## src/design/swm_pkg.sv

```systemverilog
// shared types and constants for the sliding window median filter
package swm_pkg;

  // largest window the cell row can hold
  localparam int WINDOW_MAX = 64;
  localparam int FILL_W     = $clog2(WINDOW_MAX + 1);
  localparam int POS_W      = (WINDOW_MAX > 2) ? $clog2(WINDOW_MAX) : 1;
  localparam int SAMPLE_W   = 32;
  localparam int WSIZE_W    = 7;
  localparam int COUNT_W    = 32;

  // commands broadcast to the cell row
  localparam logic [1:0] OP_HOLD = 2'd0;
  localparam logic [1:0] OP_DEL  = 2'd1;
  localparam logic [1:0] OP_INS  = 2'd2;

  // input word
  typedef struct packed {
    logic signed [SAMPLE_W-1:0] sample;
    logic                       restart;
  } swm_in_t;

  // result word
  typedef struct packed {
    logic signed [SAMPLE_W:0] median_x2;
    logic [COUNT_W-1:0]       result_count;
  } swm_out_t;

  // broadcast command: delete value x or insert value v
  typedef struct packed {
    logic [1:0]                 op;
    logic signed [SAMPLE_W-1:0] x;
    logic signed [SAMPLE_W-1:0] v;
  } swm_cmd_t;

  // per-cell occupancy flags
  typedef struct packed {
    logic valid;
    logic at_end;
  } swm_cell_ctl_t;

endpackage

```

## src/design/swm_cell.sv

```systemverilog
// one cell of the sorted row: holds a value, shifts down on delete, up on insert
module swm_cell import swm_pkg::*; (
  input  logic                       clk,
  input  swm_cmd_t                   cmd,
  input  swm_cell_ctl_t              ctl,
  input  logic signed [SAMPLE_W-1:0] left_val,
  input  logic                       left_gt,
  input  logic signed [SAMPLE_W-1:0] right_val,
  input  logic                       right_eqx,
  output logic signed [SAMPLE_W-1:0] val_o,
  output logic                       gt_o,
  output logic                       eqx_o
);

  logic signed [SAMPLE_W-1:0] val_r;
  logic signed [SAMPLE_W-1:0] val_nxt;
  logic                       shift_dn;

  // neighbor flags
  assign gt_o  = ctl.valid && (val_r > cmd.v);
  assign eqx_o = ctl.valid && (val_r == cmd.x);

  // delete takes out the last cell equal to x, so cells above it move down
  assign shift_dn = ctl.valid && ((val_r > cmd.x) || ((val_r == cmd.x) && !right_eqx));

  always_comb begin
    val_nxt = val_r;
    unique case (cmd.op)
      OP_HOLD: begin
        val_nxt = val_r;
      end
      OP_DEL: begin
        if (shift_dn) begin
          val_nxt = right_val;
        end
      end
      OP_INS: begin
        if (gt_o || ctl.at_end) begin
          val_nxt = left_gt ? left_val : cmd.v;
        end
      end
      default: begin
        val_nxt = val_r;
      end
    endcase
  end

  always_ff @(posedge clk) begin
    val_r <= val_nxt;
  end

  assign val_o = val_r;

endmodule

```

## config.mk

```make
export PLATFORM = sky130hd
export DESIGN_NAME = swm_cell
export DESIGN_NICKNAME = d
export VERILOG_FILES = /design/src/design/swm_pkg.sv /design/src/design/swm_cell.sv
export SDC_FILE = /design/constraint.sdc
export NUM_CORES = 1
export LEC_CHECK = 0
export BUFFER_PORTS_ARGS = -buffer_cell sky130_fd_sc_hd__buf_2
export CAP_MARGIN = 20
export CORE_UTILIZATION = 42
export CTS_BUF_LIST = sky130_fd_sc_hd__clkbuf_4 sky130_fd_sc_hd__clkbuf_8 sky130_fd_sc_hd__clkbuf_16
export CTS_CLUSTER_SIZE = 14
export DETAILED_ROUTE_END_ITERATION = 10
export GPL_TIMING_DRIVEN = 0
export PLACE_DENSITY = 0.78
export SYNTH_ARGS = -nofsm -noshare
export SYNTH_HDL_FRONTEND = slang
export SYNTH_SLANG_ARGS = --single-unit
```

## constraint.sdc

```tcl
create_clock -name clk -period 2.95 [get_ports clk]
set_input_delay 0.295 -clock clk [delete_from_list [all_inputs] [get_ports clk]]
set_output_delay 0.295 -clock clk [all_outputs]
set_load 0.02 [all_outputs]
```

==> results.yml <==
run_status:
  outcome: "completed"
floorplan:
  die_area_um2: 8240
  io_pins: 169
  core_um2: 7450
  die_h_um: 90.8
  die_x_um: 90.8
  start_util_pct: 44.4
  fp-row-count: 31
cts:
  ctsRootBufferMaster: "clkbuf_8"
  clk-insertion-delay-late_ns: 0.28
  clk_pin_slew_worst_paths_ns: 0.07
  cts.path.max_buffers: 2
  cts_buffers: 5
  post_cts_buffers: 0
  cts_max_level: 2
  cts_tree: "yes"
  clock-sinks: 32
pwr:
  vdd_ir_drop_max_mv: 0.163
  p_per_area_nw_per_um2: 332
  leakagePower_uw: 0.00246
route:
  wl_um: 9720
  detail-route-antenna-nets: 0
  dr_total_vias: 3360
  avgViaCountPerCell: 5.15
  detail_route.wl_per_cell_um: 14.9
  met1_length_um: 4210
  drc: 0
  highest_layer: "met4"
  dr.pass1.iters: 4
  drt_iter0_markers: 79
  wl_met2_um: 4850
  met3_length_um: 501
yosys:
  ys_seq_area_share_pct: 29.0
  synth-seq-cells: 32
  yosys.area_share.adder_pct: 24.2
  synth_compound_area_share_pct: 15.0
  async_reset_ff_share_pct: 0
  synth_area_um2: 3310
  yosysTopAreaCell: "edfxtp_1"
  synth_ff_type: "edfxtp_1"
  syn_nets: 580
  yosysMostFrequentCell: "inv_1"
  synth_cells: 381
  synth_edf_count: 32
  synth_top_area_share_pct: 29.0
  yosys-top-cells-count: "71 x inv_1, 64 x ha_1, 46 x nand2_1, 42 x o21ai_0, 33 x mux2i_1"
  synthMuxAreaShare_pct: 9.98
  yosys_warnings: 0
  synth_xor_area_share_pct: 0
  synth_simple_gate_area_share_pct: 12.5
  synthDistinctLibCells: 30
  synth_top_family_by_area: "adder cells"
  synth.area.top_cells: "edfxtp_1 29%, ha_1 24%, mux2i_1 10%, inv_1 8.1%, o21ai_0 6.4%"
  synth.avg_cell_area_um2: 8.68
finish:
  finalInstanceArea_um2: 4350
  fin_cells: 653
  antenna_cells: 0
  fin_util_pct: 58.5
  layout.nets: 755
  drive_gt1_share_pct: 33.2
  syn_to_final_growth_pct: 31.6
  num-fill-cells: 706
  largest_reg_flops: 32
global_routing:
  grt_antenna_before_repair: 0
  gr-total-overflow: 0
  grt_usage_pct: 23.6
  first_global_vias: 3435
  grt_pass1_wl_um: 15500
  grt_max_degree: 17
critical_path:
  worstSetupStartpoint: "val_o[27]"
  critPathTopFamily: "compound AO/OA/AOI/OAI gates"
  arrival_ns: 2.72
  criticalPathCategory: "flop to flop"
  crit_path_start_kind: "flop"
  crit_slowest_cell: "a311o_2"
  cp_max_fo: 16
  path_cells: "ha_1 -> nand4_1 -> nor4_1 -> nor2_1 -> a21o_1 -> a21oi_2 -> a311o_2"
  reg2reg_setup_slack_ns: 0.16
  end_kind: "flop"
  cpPeakStageDelay_ns: 0.52
  required_ns: 2.88
  r2r_start: "val_o[27]"
  cp_num_buf_inv: 0
timing:
  slew_viol_final: 0
  finalCriticalPeriod_ns: 2.79
  tightest_slew_ns: 0.493
  final.setup.tns_ns: 0
  fin_crit_sh_pct: 94.5
  relSlewSlack_pct: 67.1
  fmax_mhz: 359
  setup_viol: 0
  final_hold_viol_count: 0
  rsz0062_at_grt: "no"
  clock_skew_ns: 0.00498
placed_design:
  dpl-instance-area_um2: 4270
  dpl.cell_count: 647
  portBuffers: 167
  dp_hpwl_um: 8020
  gp_congestion: 0.836
job:
  drv_cap: 0
min_path:
  holdCritStartpoint: "right_val[2]"
  holdCritPathClass: "primary input to flop"
metal layers:
| metal | vias up | track usage, % |
|---|---|---|
| met5 | - | 0 |
| met1 | 1531 | 28.2 |
| met4 | 0 | 6.99 |
| li1 | 1702 | - |
| met2 | 115 | 43.0 |
| met3 | 12 | 3.62 |
power breakdown:
group | switching (uW) | internal, uW | total (uW)
sequential | 31.1 | 555 | 586
combinational | 309 | 239 | 548
clock | 162 | 152 | 314
total | 502 | 945 | 1450
final timing paths:
check,endpoint,cells past startpoint
worst max register to register,val_o[24],7
worst min-delay path,val_o[2],3
worst max-delay path,val_o[24],7
worst min register to register,val_o[18],4
metrics by stage:
stage               worst slack (ns)  power, uW  hold WS [ns]
floorplan                      0.106        916         0.482
global placement             -0.0769       1110         0.566
detailed placement           -0.0992       1140         0.573
CTS                            0.118       1460         0.275
global route                0.000214       1540         0.292
finish                         0.163       1450         0.288
area by class of cell:
class	instances	area [um^2]	share of cell area [%]
inverter	71	267	6.12
tap	99	124	2.85
buffer	10	41.3	0.949
multi-input combinational	269	2060	47.2
sequential	32	961	22.1
clock buffer	5	68.8	1.58
timing repair buffer	167	836	19.2
cell usage in the layout (no fill, tap or decap), types with 2 or more instances in the layout:
| master | n |
|---|---|
| clkbuf_1 | 7 |
| a21o_1 | 7 |
| nand2_1 | 46 |
| nand3_1 | 7 |
| a31oi_1 | 2 |
| a21oi_1 | 25 |
| a211oi_2 | 2 |
| clkbuf_8 | 5 |
| edfxtp_1 | 32 |
| inv_1 | 71 |
| ha_1 | 64 |
| buf_2 | 170 |
| nor3_1 | 6 |
| nor2_1 | 5 |
| a221oi_1 | 2 |
| nand4_1 | 11 |
| a311o_2 | 2 |
| o21ai_0 | 42 |
| mux2i_1 | 33 |
| nor2b_1 | 2 |
| and3_1 | 2 |
what timing repair did:
item | in CTS | in global routing
endpoints found under the setup margin | 32 | 0
hold buffers | 0 | 0
gates resized for setup | 1 | 0
worst register-to-register path: cells and delay by family (launching register included):
family	cells	cell delay, ns
compound gates	3	0.91
simple gates	3	0.70
fa+ha+maj	1	0.37
flops	1	0.44
cells by family (layout without fill, tap and decap cells):
kind of cell / count (synthesis) / count (layout)
muxes: 33 / 33
buffers and inverters: 81 / 253
and+or+nand+nor: 85 / 85
AOI/OAI and AO/OA: 86 / 87
adders and majority gates: 64 / 64
DFF: 32 / 32
Power figures use the tool's default switching activity.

================================

**WORK REQUIRED**. Only the lines above starting at the one containing "die_x_um: 90.8" and ending at the one containing "synthDistinctLibCells: 30", both included, are to be returned, exactly as they read.

**OUTPUT OF THE EXERCISE**.
  die_x_um: 90.8
  start_util_pct: 44.4
  fp-row-count: 31
cts:
  ctsRootBufferMaster: "clkbuf_8"
  clk-insertion-delay-late_ns: 0.28
  clk_pin_slew_worst_paths_ns: 0.07
  cts.path.max_buffers: 2
  cts_buffers: 5
  post_cts_buffers: 0
  cts_max_level: 2
  cts_tree: "yes"
  clock-sinks: 32
pwr:
  vdd_ir_drop_max_mv: 0.163
  p_per_area_nw_per_um2: 332
  leakagePower_uw: 0.00246
route:
  wl_um: 9720
  detail-route-antenna-nets: 0
  dr_total_vias: 3360
  avgViaCountPerCell: 5.15
  detail_route.wl_per_cell_um: 14.9
  met1_length_um: 4210
  drc: 0
  highest_layer: "met4"
  dr.pass1.iters: 4
  drt_iter0_markers: 79
  wl_met2_um: 4850
  met3_length_um: 501
yosys:
  ys_seq_area_share_pct: 29.0
  synth-seq-cells: 32
  yosys.area_share.adder_pct: 24.2
  synth_compound_area_share_pct: 15.0
  async_reset_ff_share_pct: 0
  synth_area_um2: 3310
  yosysTopAreaCell: "edfxtp_1"
  synth_ff_type: "edfxtp_1"
  syn_nets: 580
  yosysMostFrequentCell: "inv_1"
  synth_cells: 381
  synth_edf_count: 32
  synth_top_area_share_pct: 29.0
  yosys-top-cells-count: "71 x inv_1, 64 x ha_1, 46 x nand2_1, 42 x o21ai_0, 33 x mux2i_1"
  synthMuxAreaShare_pct: 9.98
  yosys_warnings: 0
  synth_xor_area_share_pct: 0
  synth_simple_gate_area_share_pct: 12.5
  synthDistinctLibCells: 30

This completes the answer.